YOUR SOLIN GENERATED RECIPE
Creamy Garlic Chicken Alfredo Pasta
Sautéed chicken breast and brown rice pasta tossed in a velvety garlic-yogurt sauce with fresh spinach for a nourishing, protein-packed meal.
INGREDIENTS
5 oz boneless skinless chicken breast
1.5 oz brown rice penne pasta
0.5 tbsp extra virgin olive oil
2 cloves garlic
0.25 cup plain nonfat Greek yogurt
1 tbsp grated parmesan cheese
1 cup fresh baby spinach
0.25 tsp sea salt
0.25 tsp black pepper
0.25 tsp dried oregano
PREPARATION
Bring a large pot of salted water to a boil and cook the brown rice penne according to package directions until al dente. Reserve 1/4 cup of the starchy pasta water before draining.
While the pasta cooks, slice the chicken breast into bite-sized pieces and season evenly with sea salt, black pepper, and dried oregano.

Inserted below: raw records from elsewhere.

## flow/run.sh

```bash
#!/bin/bash
# the make line also repeats each setting of config.mk as NAME=value (left out here)
make -C /OpenROAD-flow-scripts/flow DESIGN_CONFIG=/design/flow/config.mk WORK_HOME=/design/flow/orfs CLKGATE_MAP_FILE= finish
```

## flow/config.mk

```make
export PLATFORM = sky130hd
export DESIGN_NAME = chip_top
export DESIGN_NICKNAME = chip_top
export VERILOG_FILES = /design/flow/design.v
export SDC_FILE = /design/flow/constraint.sdc
export NUM_CORES = 4
export LEC_CHECK = 0
export CAP_MARGIN = 35
export CORE_MARGIN = 2
export CORE_UTILIZATION = 72
export PLACE_DENSITY = 0.67
export SETUP_SLACK_MARGIN = -0.55
export SLEW_MARGIN = 20
```

## flow/constraint.sdc

```tcl
create_clock -name core_clock -period 6.17 [get_ports {clk_i}]
set_input_delay 1.2340 -clock core_clock [delete_from_list [all_inputs] [get_ports {clk_i}]]
set_output_delay 1.2340 -clock core_clock [all_outputs]
set_load 0.01 [all_outputs]
```

## flow/design.v

```verilog
module multiplier #(parameter width_p="inv")
  ( input      [width_p-1:0] a_i
  , input      [width_p-1:0] b_i
  , output [(2*width_p)-1:0] c_o
  );
  assign c_o = a_i * b_i;
endmodule
module chip_top
  ( input          clk_i
  , input          reset_i
  , input          v_i
  , input  [31:0]  a_i
  , input  [31:0]  b_i
  , output         v_o
  , output [63:0]  c_o
  );
  reg        v_r, v_o_r;
  reg [31:0] a_r, b_r;
  reg [63:0] c_r;
  wire [63:0] c_n;
  multiplier #(.width_p(32)) MULT
    (.a_i(a_r)
    ,.b_i(b_r)
    ,.c_o(c_n)
    );
  always @(posedge clk_i) begin
    if (reset_i) begin
      v_r   <= 1'b0;
      v_o_r <= 1'b0;
    end else begin
      v_r   <= v_i;
      v_o_r <= v_r;
    end
    a_r <= a_i;
    b_r <= b_i;
    c_r <= c_n;
  end
  assign v_o = v_o_r;
  assign c_o = c_r;
endmodule
```

==> changes_impl.md, run 1 <==
### Changed

- Initial antenna violation count: 12
- Nets@finish: 5501
- Fin cells: 4956
- Hold-fix buffers, CTS: 0
- Count of library flops with an enable pin: 0
- Die Wd: 227.2 um
- Global route overflow: 0
- Total GRT Usage: 47.02%
- Crit Path Max Fanout: 7
- Final worst slack: -1977 ps
- Startpoint class of the critical path: register
- Period utilization: 132.0%
- H-tree depth: 4
- Crit path time final: 8147 ps
- Synthesized cell area: 35870 um^2
- Area delta synth->final: 22.56%
- Vias per inst: 6.149
- Fmax: 122.7 MHz
- Die Size: 51620 um^2
- Placed Instance Area: 41230 um^2
- Seq/Total Area, Yosys: 7.255%
- Setup crit start: b_r[8]
- Endpoints failing hold: 0
- Clk Latency, worst-skew pair: 520 ps
- Asr flop ratio synth: 0%
- CP Class: reg -> reg
- Compound Share, Synth: 3.788%
- Pre-Repair DR Iteration Count: 8
- Tool Warnings: 31
- Buffers plus inverters on the worst setup path: 7
- Initial DRC count: 3103
- Slew HR: 51.58%
- Final Slew Violations: 0
- Initial core utilization: 73.13%
- Die y size: 227.2 um
- Worst clock skew: 28.46 ps
- Crit path depth: 24
- Per-cell routed wire length: 25.12 um
- HP Class: reg -> reg
- Kind of cell adding the most delay to the critical path: adder cells
- Drc violations: 0
- Count leader, synth: fa_1
- Chip area in the Yosys report: 35870 um^2
- Setup Slack @ Placement: -1577 ps
- Total nets after synthesis: 5050
- R2R depth: 24
- RSZ-0062 raised after global routing: true
- Wire length of the first global-routing pass: 178600 um
- Crit-path max cell delay: 860 ps
- Pin count of the biggest net entering global routing: 24
- Synth area leader: fa_1
- HP Start: v_r
- Netlist cell types: 50
- Top logic family: adder cells
- Row cnt: 81
- Post-synth regs: 130
- Endpoints failing setup: 51
- Via count: 30475
- Post-Syn Instances: 3824
- TritonCTS buffer count: 17
- CORE AREA: 49050 um^2
- I/O pin count: 132
- Worst Path Required: 6590 ps
- Top cells by area: fa_1 (50%), and2_1 (10%), ha_1 (9.2%)
- Yosys Instances: 3824
- Clock Sinks: 130
- Routed Antenna Nets: 0
- Placed Cells: 4838
- Mux frac, synth: 0%
- Worst reg2reg startpoint: b_r[8]
- Area leader share: 50.01%
- Worst r2r dst: c_r[46]
- Top cell by count, worst path: fa_1
- RD Place Congestion: 0.9753
- Clk buf depth: 2
- Design Area, Final: 43960 um^2
- Worst-Margin Slew: 726.3 ps
- Avg Cell Area, Syn: 9.380 um^2
- SO Faults: negative setup slack
- TritonCTS clock tree: done
- DP HPWL: 89580 um
- Clock transition at path regs: 60 ps
- Post-synthesis xor/xnor area fraction: 1.514%
- Fillcell total: 2189
- R2R Setup Slk: -1980 ps
- Worst path slowest cell: fa_1
- Leading register cell type out of synthesis: dfxtp_1
- Post-synth top cells: fa_1 (896), inv_1 (873), and2_1 (599), nand2_1 (471), ha_1 (263)
- CP Capture Type: register
- Crit-path cells: buf_12 > and2_1 > fa_1 > fa_1 > inv_2 > fa_1 > fa_1 > inv_1 > fa_1 > fa_1 > fa_2 > fa_1 > ha_4 > nand4_1 > buf_4 > nor3_2 > a22oi_1 > o211ai_1 > buf_4 > o21ai_4 > buf_4 > o41ai_4 > buf_4 > xor2_1
- Max Cap Viol: 0
- Hold Path Depth: 1
- Hold EP: v_o_r
- Setup TNS: -62460 ps
- Tally of buffers added on design ports: 131
- Yosys warns: 1
- Root cell of the clock tree: clkbuf_16
- Status: finished with violations
- Crit path DAT: 8560 ps
- Routed Wire Length: 124500 um
- CP endpoint: c_r[46]
- Simple-gate portion of the synthesized area: 16.85%
- Vias in the first global route: 34031
- Adders+Majority by Area: 59.18%
[final cells by class]
| type | instances | area [um^2] | area share (%) |
|---|---|---|---|
| Multi-Input combinational cell | 2603 | 30390 | 69.12 |
| Timing Repair Buffer | 650 | 6117 | 13.91 |
| Inverter | 873 | 3277 | 7.454 |
| Sequential cell | 130 | 2736 | 6.224 |
| Tap cell | 664 | 830.8 | 1.890 |
| Clock buffer | 17 | 425.4 | 0.9676 |
| Clock inverter | 14 | 178.9 | 0.4070 |
| Antenna cell | 5 | 12.51 | 0.02846 |
[stage by stage]
stage / util (%) / hold slack, ps
after floorplan: - / 413.8
after global placement: 84.06 / 422.3
after detailed placement: 84.06 / 427.6
after CTS: 87.43 / 441.8
after global routing: 89.62 / 468.8
final: 89.63 / 441.2
[per-layer routing]
layer  wire [um]  global-route usage [%]  vias up
met5         130                       0        -
met4       15720                   46.97       10
met3       14240                   12.11     1189
met2       59300                   77.96     2455
met1       35110                   47.53    14841
li1            -                       -    11980
$ cat flow/design.v
module gcd (
    input  logic        clk_i,
    input  logic        rst_i,
    input  logic        start_i,
    input  logic [31:0] a_i,
    input  logic [31:0] b_i,
    output logic        busy_o,
    output logic        valid_o,
    output logic [31:0] result_o
);
    logic [31:0] a, a_nxt;
    logic [31:0] b, b_nxt;
    logic [5:0]  k, k_nxt;           
    logic [31:0] result, result_nxt;
    typedef enum logic [3:0] {
        IDLE       = 4'b0000,
        LOAD       = 4'b0001,
        CHK_ZERO   = 4'b0010,
        FACTOR2    = 4'b0011,
        STRIP_A    = 4'b0100,
        STRIP_B    = 4'b0101,
        CMP        = 4'b0110,
        SUB        = 4'b0111,
        DONE       = 4'b1000
    } state_t;
    state_t state, state_nxt;
    logic a_is_zero, b_is_zero;
    logic both_even, a_even, b_even;
    logic a_gt_b;
    logic b_will_be_zero;           
    assign a_is_zero = (a == 0);
    assign b_is_zero = (b == 0);
    assign both_even = (a[0] == 0) && (b[0] == 0);
    assign a_even    = (a[0] == 0);
    assign b_even    = (b[0] == 0);
    assign a_gt_b    = (a > b);
    logic load_inputs, inc_k, shift_a, shift_b, swap, set_res;
    always_comb begin
        state_nxt   = state;
        load_inputs = 1'b0;
        inc_k       = 1'b0;
        shift_a     = 1'b0;
        shift_b     = 1'b0;
        swap        = 1'b0;
        set_res     = 1'b0;
        a_nxt      = a;
        b_nxt      = b;
        k_nxt      = k;
        result_nxt = result;
        b_will_be_zero = 1'b0;
        case (state)
            IDLE: begin
                if (start_i) begin
                    load_inputs = 1'b1;           
                    state_nxt   = LOAD;
                end
            end
            LOAD: begin
                a_nxt = a_i;                      
                b_nxt = b_i;
                k_nxt = 6'd0;                     
                state_nxt = CHK_ZERO;
            end
            CHK_ZERO: begin
                if (a_is_zero && b_is_zero) begin
                    set_res     = 1'b1;
                    result_nxt  = 32'd0;
                    state_nxt   = DONE;
                end else if (a_is_zero) begin
                    set_res     = 1'b1;
                    result_nxt  = b;
                    state_nxt   = DONE;
                end else if (b_is_zero) begin
                    set_res     = 1'b1;
                    result_nxt  = a;
                    state_nxt   = DONE;
                end else begin
                    state_nxt = FACTOR2;
                end
            end
            FACTOR2: begin
                if (both_even) begin
                    shift_a = 1'b1;
                    shift_b = 1'b1;
                    inc_k   = 1'b1;
                    a_nxt = a >> 1;
                    b_nxt = b >> 1;
                    k_nxt = k + 1'b1;
                    state_nxt = FACTOR2;           
                end else begin
                    state_nxt = STRIP_A;
                end
            end
            STRIP_A: begin
                if (a_even) begin
                    shift_a = 1'b1;
                    a_nxt   = a >> 1;
                    state_nxt = STRIP_A;
                end else begin
                    state_nxt = STRIP_B;
                end
            end
            STRIP_B: begin
                if (b_even) begin
                    shift_b = 1'b1;
                    b_nxt   = b >> 1;
                    state_nxt = STRIP_B;
                end else begin
                    state_nxt = CMP;
                end
            end
            CMP: begin
                if (a_gt_b) begin
                    swap  = 1'b1;
                    a_nxt = b;
                    b_nxt = a;
                end
                state_nxt = SUB;
            end
            SUB: begin
                b_nxt = b - a;                      
                b_will_be_zero = (b_nxt == 0);
                if (b_will_be_zero) begin
                    set_res     = 1'b1;
                    result_nxt  = a << k;         
                    state_nxt   = DONE;
                end else begin
                    state_nxt = STRIP_B;
                end
            end
            DONE: begin
                state_nxt = IDLE;                  
            end
            default: state_nxt = IDLE;            
        endcase
    end
    always_ff @(posedge clk_i or posedge rst_i) begin
        if (rst_i) begin
            a      <= 32'd0;
            b      <= 32'd0;
            k      <= 6'd0;
            result <= 32'd0;
        end else begin
            a      <= a_nxt;
            b      <= b_nxt;
            k      <= k_nxt;
            result <= result_nxt;
        end
    end
    always_ff @(posedge clk_i or posedge rst_i) begin
        if (rst_i)
            state <= IDLE;
        else
            state <= state_nxt;
    end
    always_ff @(posedge clk_i or posedge rst_i) begin
        if (rst_i) begin
            busy_o   <= 1'b0;
            valid_o  <= 1'b0;
            result_o <= 32'd0;
        end else begin
            busy_o   <= (state != IDLE) && (state != DONE);
            valid_o  <= set_res;                
            result_o <= result_nxt;
        end
    end
endmodule
$ cat flow/run.sh
#!/bin/bash
# the make line also repeats each setting of config.mk as NAME=value (left out here)
make -C /OpenROAD-flow-scripts/flow DESIGN_CONFIG=/design/flow/config.mk WORK_HOME=/design/flow/orfs CLKGATE_MAP_FILE= finish
$ cat flow/config.mk
export PLATFORM = sky130hd
export DESIGN_NAME = gcd
export DESIGN_NICKNAME = gcd
export VERILOG_FILES = /design/flow/design.v
export SDC_FILE = /design/flow/constraint.sdc
export NUM_CORES = 4
export LEC_CHECK = 0
export CAP_MARGIN = 20
export CORE_MARGIN = 2
export CORE_UTILIZATION = 72
export CTS_CLUSTER_DIAMETER = 26
export CTS_CLUSTER_SIZE = 60
export PLACE_DENSITY = 0.35
export SETUP_SLACK_MARGIN = -0.39
export SLEW_MARGIN = 20
$ cat flow/constraint.sdc
create_clock -name core_clock -period 3.96 [get_ports {clk_i}]
set_input_delay 0.7920 -clock core_clock [delete_from_list [all_inputs] [get_ports {clk_i}]]
set_output_delay 0.7920 -clock core_clock [all_outputs]
set_load 0.01 [all_outputs]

Heat the extra virgin olive oil in a large skillet over medium-high heat. Add the chicken and sauté until golden brown and cooked through, approximately 5 to 7 minutes.
Reduce the skillet heat to low and add the minced garlic, stirring constantly for 1 minute until fragrant but not browned.
In a small bowl, whisk together the plain Greek yogurt and grated parmesan cheese until smooth.
Add the cooked pasta, the reserved pasta water, and the yogurt mixture to the skillet with the chicken. Toss continuously over low heat until the sauce becomes velvety and coats the pasta.
Add the fresh baby spinach to the pan and toss for 1 minute until the leaves are just wilted. Serve immediately while warm.